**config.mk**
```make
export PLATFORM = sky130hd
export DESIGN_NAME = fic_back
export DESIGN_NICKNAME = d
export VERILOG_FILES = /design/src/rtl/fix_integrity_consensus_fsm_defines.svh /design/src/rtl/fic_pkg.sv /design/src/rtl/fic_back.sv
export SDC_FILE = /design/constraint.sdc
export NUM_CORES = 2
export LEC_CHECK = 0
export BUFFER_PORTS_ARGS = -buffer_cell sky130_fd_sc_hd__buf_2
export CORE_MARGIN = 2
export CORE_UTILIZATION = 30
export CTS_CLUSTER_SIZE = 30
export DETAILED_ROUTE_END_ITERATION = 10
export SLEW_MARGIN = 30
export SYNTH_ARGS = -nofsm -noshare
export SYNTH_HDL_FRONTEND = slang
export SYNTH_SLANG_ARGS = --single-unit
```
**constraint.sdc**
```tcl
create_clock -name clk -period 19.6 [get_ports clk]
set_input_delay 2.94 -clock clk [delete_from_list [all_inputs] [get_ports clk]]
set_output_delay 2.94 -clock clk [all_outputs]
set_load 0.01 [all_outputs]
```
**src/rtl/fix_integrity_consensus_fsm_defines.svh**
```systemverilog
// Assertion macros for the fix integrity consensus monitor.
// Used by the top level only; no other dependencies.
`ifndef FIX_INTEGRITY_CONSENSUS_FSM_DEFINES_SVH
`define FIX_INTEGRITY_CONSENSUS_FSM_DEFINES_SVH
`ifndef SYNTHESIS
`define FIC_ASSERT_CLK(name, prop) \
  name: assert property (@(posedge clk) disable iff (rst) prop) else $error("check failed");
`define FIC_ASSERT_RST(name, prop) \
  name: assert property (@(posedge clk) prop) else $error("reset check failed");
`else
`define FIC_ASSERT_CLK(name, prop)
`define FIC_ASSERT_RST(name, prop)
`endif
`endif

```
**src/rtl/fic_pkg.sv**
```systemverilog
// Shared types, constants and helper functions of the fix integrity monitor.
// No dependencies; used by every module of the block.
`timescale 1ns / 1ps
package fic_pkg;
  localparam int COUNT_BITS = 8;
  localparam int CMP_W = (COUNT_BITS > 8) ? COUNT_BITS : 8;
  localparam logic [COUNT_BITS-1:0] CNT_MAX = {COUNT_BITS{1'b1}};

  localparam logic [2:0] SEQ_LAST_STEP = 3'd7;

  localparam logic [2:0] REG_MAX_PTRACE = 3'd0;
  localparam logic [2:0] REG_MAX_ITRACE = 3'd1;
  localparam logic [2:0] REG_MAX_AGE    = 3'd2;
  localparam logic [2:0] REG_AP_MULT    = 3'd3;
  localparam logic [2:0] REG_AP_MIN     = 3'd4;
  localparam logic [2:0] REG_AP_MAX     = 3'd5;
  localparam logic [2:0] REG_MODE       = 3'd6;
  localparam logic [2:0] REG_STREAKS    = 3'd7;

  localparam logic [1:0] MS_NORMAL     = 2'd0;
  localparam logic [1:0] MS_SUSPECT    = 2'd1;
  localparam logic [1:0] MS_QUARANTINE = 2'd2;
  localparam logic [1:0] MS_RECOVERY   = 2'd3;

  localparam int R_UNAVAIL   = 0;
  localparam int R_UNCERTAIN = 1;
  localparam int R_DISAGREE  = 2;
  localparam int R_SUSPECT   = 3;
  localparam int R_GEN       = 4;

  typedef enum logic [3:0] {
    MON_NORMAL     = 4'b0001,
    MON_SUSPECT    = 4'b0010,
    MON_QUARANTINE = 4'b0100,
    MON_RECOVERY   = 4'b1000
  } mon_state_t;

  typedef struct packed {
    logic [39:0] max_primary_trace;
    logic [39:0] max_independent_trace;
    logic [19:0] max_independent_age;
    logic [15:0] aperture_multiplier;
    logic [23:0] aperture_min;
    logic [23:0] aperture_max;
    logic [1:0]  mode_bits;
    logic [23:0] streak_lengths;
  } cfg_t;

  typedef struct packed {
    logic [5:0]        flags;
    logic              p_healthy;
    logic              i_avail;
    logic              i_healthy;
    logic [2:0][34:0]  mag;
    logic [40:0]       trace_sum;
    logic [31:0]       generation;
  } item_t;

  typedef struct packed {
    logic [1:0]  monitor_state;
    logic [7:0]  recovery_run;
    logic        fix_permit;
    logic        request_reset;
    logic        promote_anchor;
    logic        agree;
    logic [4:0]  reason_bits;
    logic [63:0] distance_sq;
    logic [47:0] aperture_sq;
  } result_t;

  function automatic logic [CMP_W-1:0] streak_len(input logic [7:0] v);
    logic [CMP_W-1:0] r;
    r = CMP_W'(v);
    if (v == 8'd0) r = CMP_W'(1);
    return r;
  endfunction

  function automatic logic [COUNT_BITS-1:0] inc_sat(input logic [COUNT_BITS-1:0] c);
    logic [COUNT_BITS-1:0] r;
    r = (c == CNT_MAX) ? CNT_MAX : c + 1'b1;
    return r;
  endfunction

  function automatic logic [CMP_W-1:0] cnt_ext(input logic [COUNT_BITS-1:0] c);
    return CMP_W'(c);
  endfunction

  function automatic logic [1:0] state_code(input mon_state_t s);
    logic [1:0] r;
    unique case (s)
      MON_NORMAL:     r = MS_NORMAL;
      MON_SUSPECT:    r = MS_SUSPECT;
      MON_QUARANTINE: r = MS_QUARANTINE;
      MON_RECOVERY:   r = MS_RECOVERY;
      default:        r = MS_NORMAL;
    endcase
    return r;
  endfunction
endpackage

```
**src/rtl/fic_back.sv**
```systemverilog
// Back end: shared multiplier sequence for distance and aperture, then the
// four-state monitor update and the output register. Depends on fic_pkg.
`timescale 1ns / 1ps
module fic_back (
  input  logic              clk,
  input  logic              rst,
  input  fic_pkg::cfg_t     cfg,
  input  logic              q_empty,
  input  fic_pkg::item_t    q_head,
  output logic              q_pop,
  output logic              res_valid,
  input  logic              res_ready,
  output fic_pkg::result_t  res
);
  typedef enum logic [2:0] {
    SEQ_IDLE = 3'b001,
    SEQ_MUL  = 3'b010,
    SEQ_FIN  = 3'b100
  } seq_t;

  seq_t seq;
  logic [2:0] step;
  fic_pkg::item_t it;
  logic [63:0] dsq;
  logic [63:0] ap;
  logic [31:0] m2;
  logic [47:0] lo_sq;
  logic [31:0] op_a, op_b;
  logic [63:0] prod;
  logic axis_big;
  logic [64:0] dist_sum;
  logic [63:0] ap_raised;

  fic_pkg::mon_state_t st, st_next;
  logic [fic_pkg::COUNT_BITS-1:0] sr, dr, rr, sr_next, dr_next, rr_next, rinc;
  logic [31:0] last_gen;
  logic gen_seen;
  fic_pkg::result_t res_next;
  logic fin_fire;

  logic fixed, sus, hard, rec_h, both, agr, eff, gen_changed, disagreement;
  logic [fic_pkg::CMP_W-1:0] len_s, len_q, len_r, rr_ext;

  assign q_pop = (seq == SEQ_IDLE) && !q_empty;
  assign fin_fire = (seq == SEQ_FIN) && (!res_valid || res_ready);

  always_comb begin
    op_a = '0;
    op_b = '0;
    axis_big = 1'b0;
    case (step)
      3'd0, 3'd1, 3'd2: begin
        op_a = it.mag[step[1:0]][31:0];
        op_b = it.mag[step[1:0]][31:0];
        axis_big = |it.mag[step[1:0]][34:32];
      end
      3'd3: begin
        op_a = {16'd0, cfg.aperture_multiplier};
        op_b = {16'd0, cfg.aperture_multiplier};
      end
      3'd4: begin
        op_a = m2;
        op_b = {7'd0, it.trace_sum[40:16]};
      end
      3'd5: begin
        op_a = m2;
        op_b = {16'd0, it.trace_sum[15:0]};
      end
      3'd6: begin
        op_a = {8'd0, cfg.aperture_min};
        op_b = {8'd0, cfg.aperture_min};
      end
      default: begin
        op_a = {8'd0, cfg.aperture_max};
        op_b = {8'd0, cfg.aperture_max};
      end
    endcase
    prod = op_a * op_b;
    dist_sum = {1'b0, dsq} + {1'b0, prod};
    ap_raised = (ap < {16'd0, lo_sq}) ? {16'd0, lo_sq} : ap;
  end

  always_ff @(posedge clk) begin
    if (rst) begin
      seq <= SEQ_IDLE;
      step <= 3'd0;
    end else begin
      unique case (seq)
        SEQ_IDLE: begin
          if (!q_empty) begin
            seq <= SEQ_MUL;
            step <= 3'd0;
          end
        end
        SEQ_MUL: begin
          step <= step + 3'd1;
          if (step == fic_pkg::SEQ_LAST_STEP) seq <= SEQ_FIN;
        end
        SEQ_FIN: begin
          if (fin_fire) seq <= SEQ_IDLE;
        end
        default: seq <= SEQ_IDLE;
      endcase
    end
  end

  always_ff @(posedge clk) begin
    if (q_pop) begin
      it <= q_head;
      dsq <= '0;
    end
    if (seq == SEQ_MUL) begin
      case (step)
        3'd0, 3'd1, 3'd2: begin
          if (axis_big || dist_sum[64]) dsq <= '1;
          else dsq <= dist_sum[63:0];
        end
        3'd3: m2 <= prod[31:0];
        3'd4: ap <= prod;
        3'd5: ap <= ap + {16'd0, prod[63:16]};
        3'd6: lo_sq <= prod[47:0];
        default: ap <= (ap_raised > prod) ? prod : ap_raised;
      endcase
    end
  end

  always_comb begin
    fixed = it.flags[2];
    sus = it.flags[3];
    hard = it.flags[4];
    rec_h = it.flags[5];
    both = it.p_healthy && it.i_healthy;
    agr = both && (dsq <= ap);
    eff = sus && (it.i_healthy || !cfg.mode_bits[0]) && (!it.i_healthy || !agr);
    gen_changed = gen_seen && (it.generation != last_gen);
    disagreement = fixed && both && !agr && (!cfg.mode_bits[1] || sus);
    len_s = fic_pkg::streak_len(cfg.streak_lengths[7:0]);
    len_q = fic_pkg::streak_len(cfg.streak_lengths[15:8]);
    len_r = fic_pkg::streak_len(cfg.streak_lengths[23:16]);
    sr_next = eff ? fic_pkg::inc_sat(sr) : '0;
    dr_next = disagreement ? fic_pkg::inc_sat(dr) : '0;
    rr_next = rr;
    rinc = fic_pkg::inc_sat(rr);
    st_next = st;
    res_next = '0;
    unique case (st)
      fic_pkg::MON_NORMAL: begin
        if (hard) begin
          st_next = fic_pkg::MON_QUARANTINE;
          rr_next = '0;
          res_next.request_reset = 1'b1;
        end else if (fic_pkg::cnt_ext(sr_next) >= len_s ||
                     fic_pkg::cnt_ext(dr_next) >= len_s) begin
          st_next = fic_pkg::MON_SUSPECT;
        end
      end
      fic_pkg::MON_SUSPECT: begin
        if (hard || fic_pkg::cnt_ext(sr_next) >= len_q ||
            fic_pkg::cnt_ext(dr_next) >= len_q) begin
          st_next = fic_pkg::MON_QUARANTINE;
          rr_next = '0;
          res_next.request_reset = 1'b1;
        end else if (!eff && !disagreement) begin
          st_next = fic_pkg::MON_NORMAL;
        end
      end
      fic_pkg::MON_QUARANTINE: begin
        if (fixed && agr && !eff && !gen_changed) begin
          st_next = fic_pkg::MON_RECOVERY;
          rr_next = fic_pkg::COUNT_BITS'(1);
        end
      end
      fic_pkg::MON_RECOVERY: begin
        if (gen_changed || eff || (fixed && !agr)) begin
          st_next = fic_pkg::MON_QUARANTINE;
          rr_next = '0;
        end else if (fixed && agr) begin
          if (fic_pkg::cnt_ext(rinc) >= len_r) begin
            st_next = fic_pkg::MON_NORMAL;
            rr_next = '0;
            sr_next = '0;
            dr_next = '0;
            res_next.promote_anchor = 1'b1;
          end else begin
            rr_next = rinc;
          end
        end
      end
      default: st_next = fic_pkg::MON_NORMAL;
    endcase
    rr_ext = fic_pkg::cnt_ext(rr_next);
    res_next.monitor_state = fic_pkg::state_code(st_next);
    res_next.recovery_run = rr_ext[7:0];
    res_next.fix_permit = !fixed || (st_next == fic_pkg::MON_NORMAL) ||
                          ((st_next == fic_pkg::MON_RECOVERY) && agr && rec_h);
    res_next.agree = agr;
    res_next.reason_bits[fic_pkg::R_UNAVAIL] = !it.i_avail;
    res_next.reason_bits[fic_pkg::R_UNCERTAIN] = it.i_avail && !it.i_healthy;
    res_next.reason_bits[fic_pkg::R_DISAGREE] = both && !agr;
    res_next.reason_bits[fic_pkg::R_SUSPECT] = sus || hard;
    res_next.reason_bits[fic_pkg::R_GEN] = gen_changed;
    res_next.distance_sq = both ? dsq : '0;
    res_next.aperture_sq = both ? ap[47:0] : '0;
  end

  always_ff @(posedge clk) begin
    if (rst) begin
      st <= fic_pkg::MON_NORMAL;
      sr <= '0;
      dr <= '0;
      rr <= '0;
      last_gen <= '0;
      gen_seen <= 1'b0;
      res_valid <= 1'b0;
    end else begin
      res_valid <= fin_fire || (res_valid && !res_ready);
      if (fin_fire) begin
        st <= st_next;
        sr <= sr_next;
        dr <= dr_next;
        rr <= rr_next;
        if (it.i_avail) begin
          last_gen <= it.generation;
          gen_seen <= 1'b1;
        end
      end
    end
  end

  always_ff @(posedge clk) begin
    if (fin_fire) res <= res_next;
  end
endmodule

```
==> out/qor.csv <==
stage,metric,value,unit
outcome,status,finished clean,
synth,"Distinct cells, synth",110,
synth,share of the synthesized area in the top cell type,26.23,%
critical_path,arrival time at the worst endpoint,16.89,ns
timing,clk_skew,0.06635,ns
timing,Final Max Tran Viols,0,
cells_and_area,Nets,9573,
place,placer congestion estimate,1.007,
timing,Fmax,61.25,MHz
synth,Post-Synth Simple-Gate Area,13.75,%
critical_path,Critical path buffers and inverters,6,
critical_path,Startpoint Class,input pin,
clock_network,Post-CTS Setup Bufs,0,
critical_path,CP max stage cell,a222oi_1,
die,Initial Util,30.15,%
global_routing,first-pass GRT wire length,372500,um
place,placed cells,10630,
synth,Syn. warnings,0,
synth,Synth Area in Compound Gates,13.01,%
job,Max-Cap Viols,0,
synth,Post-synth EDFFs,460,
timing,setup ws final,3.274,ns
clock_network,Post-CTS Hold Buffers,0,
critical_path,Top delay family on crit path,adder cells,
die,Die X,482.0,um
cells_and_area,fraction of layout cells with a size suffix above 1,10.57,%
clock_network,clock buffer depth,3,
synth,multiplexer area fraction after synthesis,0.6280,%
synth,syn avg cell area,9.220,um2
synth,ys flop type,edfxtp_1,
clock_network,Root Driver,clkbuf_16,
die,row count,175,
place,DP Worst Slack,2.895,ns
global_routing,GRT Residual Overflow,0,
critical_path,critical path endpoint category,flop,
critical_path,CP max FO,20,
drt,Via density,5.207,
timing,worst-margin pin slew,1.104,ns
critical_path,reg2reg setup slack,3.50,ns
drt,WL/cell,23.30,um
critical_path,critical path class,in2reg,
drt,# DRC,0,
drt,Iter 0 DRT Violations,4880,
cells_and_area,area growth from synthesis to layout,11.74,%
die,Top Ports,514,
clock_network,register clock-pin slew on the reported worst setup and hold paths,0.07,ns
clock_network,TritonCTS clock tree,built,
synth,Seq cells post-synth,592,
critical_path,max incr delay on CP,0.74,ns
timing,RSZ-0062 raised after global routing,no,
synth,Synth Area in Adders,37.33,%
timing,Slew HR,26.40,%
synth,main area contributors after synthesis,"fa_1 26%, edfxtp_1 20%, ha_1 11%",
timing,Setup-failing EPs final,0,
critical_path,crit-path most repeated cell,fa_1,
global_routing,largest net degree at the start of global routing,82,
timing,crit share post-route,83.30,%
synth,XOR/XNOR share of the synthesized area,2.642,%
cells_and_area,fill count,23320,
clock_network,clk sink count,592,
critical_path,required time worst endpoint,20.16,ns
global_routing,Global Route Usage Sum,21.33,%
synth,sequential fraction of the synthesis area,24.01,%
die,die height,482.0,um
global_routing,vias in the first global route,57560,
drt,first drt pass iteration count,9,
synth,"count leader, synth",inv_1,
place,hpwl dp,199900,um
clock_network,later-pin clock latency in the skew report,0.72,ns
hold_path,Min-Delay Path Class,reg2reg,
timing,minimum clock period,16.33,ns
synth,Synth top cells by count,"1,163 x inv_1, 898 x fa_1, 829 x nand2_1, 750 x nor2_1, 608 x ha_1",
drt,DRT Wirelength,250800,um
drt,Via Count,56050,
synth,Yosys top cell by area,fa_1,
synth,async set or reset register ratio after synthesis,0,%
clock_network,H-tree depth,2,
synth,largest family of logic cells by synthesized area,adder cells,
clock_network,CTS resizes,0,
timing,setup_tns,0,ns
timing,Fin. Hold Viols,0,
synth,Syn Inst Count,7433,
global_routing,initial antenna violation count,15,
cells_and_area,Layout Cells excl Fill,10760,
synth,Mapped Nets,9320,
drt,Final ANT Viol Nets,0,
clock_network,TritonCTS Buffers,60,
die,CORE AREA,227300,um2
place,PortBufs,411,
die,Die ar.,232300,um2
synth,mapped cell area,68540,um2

---

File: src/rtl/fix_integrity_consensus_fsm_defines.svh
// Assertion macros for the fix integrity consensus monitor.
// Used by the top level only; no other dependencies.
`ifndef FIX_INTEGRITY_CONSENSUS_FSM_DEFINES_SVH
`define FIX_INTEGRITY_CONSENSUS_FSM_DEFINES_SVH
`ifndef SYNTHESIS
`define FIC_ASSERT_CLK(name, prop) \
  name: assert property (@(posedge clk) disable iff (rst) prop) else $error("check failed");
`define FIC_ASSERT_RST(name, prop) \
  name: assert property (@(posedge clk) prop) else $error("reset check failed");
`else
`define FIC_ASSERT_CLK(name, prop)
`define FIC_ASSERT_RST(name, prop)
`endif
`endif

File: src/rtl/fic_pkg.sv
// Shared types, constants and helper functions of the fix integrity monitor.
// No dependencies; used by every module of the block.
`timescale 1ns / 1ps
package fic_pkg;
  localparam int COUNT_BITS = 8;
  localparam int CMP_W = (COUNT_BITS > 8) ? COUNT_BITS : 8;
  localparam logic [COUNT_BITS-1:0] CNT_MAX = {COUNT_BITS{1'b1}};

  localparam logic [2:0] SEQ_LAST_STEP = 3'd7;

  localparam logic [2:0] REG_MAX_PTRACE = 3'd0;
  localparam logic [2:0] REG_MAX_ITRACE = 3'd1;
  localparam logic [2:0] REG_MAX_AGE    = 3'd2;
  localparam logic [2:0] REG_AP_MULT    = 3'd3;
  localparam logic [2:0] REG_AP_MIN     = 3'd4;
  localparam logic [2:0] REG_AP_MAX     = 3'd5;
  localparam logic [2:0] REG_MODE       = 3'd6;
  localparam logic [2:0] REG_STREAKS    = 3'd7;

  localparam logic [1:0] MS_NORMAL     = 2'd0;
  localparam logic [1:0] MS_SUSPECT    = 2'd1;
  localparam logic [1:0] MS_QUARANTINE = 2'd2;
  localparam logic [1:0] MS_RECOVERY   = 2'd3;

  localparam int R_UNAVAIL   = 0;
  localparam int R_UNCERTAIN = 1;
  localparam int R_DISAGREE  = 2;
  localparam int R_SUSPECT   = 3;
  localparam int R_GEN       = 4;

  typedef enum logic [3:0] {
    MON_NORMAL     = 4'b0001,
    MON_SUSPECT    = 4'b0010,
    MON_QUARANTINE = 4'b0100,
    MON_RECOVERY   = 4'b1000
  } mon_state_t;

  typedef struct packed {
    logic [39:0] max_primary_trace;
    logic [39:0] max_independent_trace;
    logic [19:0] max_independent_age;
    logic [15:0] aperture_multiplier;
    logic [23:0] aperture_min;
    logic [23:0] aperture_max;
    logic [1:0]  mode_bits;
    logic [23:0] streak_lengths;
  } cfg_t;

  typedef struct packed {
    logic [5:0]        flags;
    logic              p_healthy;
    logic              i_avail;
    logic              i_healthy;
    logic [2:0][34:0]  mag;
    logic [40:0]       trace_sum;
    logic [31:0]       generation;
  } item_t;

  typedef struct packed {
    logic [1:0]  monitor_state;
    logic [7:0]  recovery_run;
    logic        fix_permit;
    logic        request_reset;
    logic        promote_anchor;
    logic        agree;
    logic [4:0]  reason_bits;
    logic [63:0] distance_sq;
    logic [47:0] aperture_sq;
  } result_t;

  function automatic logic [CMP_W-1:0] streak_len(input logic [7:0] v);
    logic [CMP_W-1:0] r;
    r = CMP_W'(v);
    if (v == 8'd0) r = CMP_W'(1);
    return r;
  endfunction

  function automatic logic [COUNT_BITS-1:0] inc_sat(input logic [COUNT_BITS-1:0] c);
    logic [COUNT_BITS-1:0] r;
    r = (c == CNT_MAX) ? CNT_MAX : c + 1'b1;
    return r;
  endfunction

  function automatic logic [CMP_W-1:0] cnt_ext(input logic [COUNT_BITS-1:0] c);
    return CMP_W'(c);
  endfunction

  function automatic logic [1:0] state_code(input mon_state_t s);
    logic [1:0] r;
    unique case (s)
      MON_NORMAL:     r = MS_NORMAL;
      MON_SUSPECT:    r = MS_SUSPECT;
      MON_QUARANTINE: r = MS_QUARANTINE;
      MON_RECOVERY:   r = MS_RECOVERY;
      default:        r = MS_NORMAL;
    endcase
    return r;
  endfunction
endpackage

*Problem details*.
Each line in the listing above from the one containing "synth,Synth Area in Adders,37.33,%" through the one containing "timing,minimum clock period,16.33,ns" should be repeated exactly, and no other line.

*Answer to this task*.
synth,Synth Area in Adders,37.33,%
timing,Slew HR,26.40,%
synth,main area contributors after synthesis,"fa_1 26%, edfxtp_1 20%, ha_1 11%",
timing,Setup-failing EPs final,0,
critical_path,crit-path most repeated cell,fa_1,
global_routing,largest net degree at the start of global routing,82,
timing,crit share post-route,83.30,%
synth,XOR/XNOR share of the synthesized area,2.642,%
cells_and_area,fill count,23320,
clock_network,clk sink count,592,
critical_path,required time worst endpoint,20.16,ns
global_routing,Global Route Usage Sum,21.33,%
synth,sequential fraction of the synthesis area,24.01,%
die,die height,482.0,um
global_routing,vias in the first global route,57560,
drt,first drt pass iteration count,9,
synth,"count leader, synth",inv_1,
place,hpwl dp,199900,um
clock_network,later-pin clock latency in the skew report,0.72,ns
hold_path,Min-Delay Path Class,reg2reg,
timing,minimum clock period,16.33,ns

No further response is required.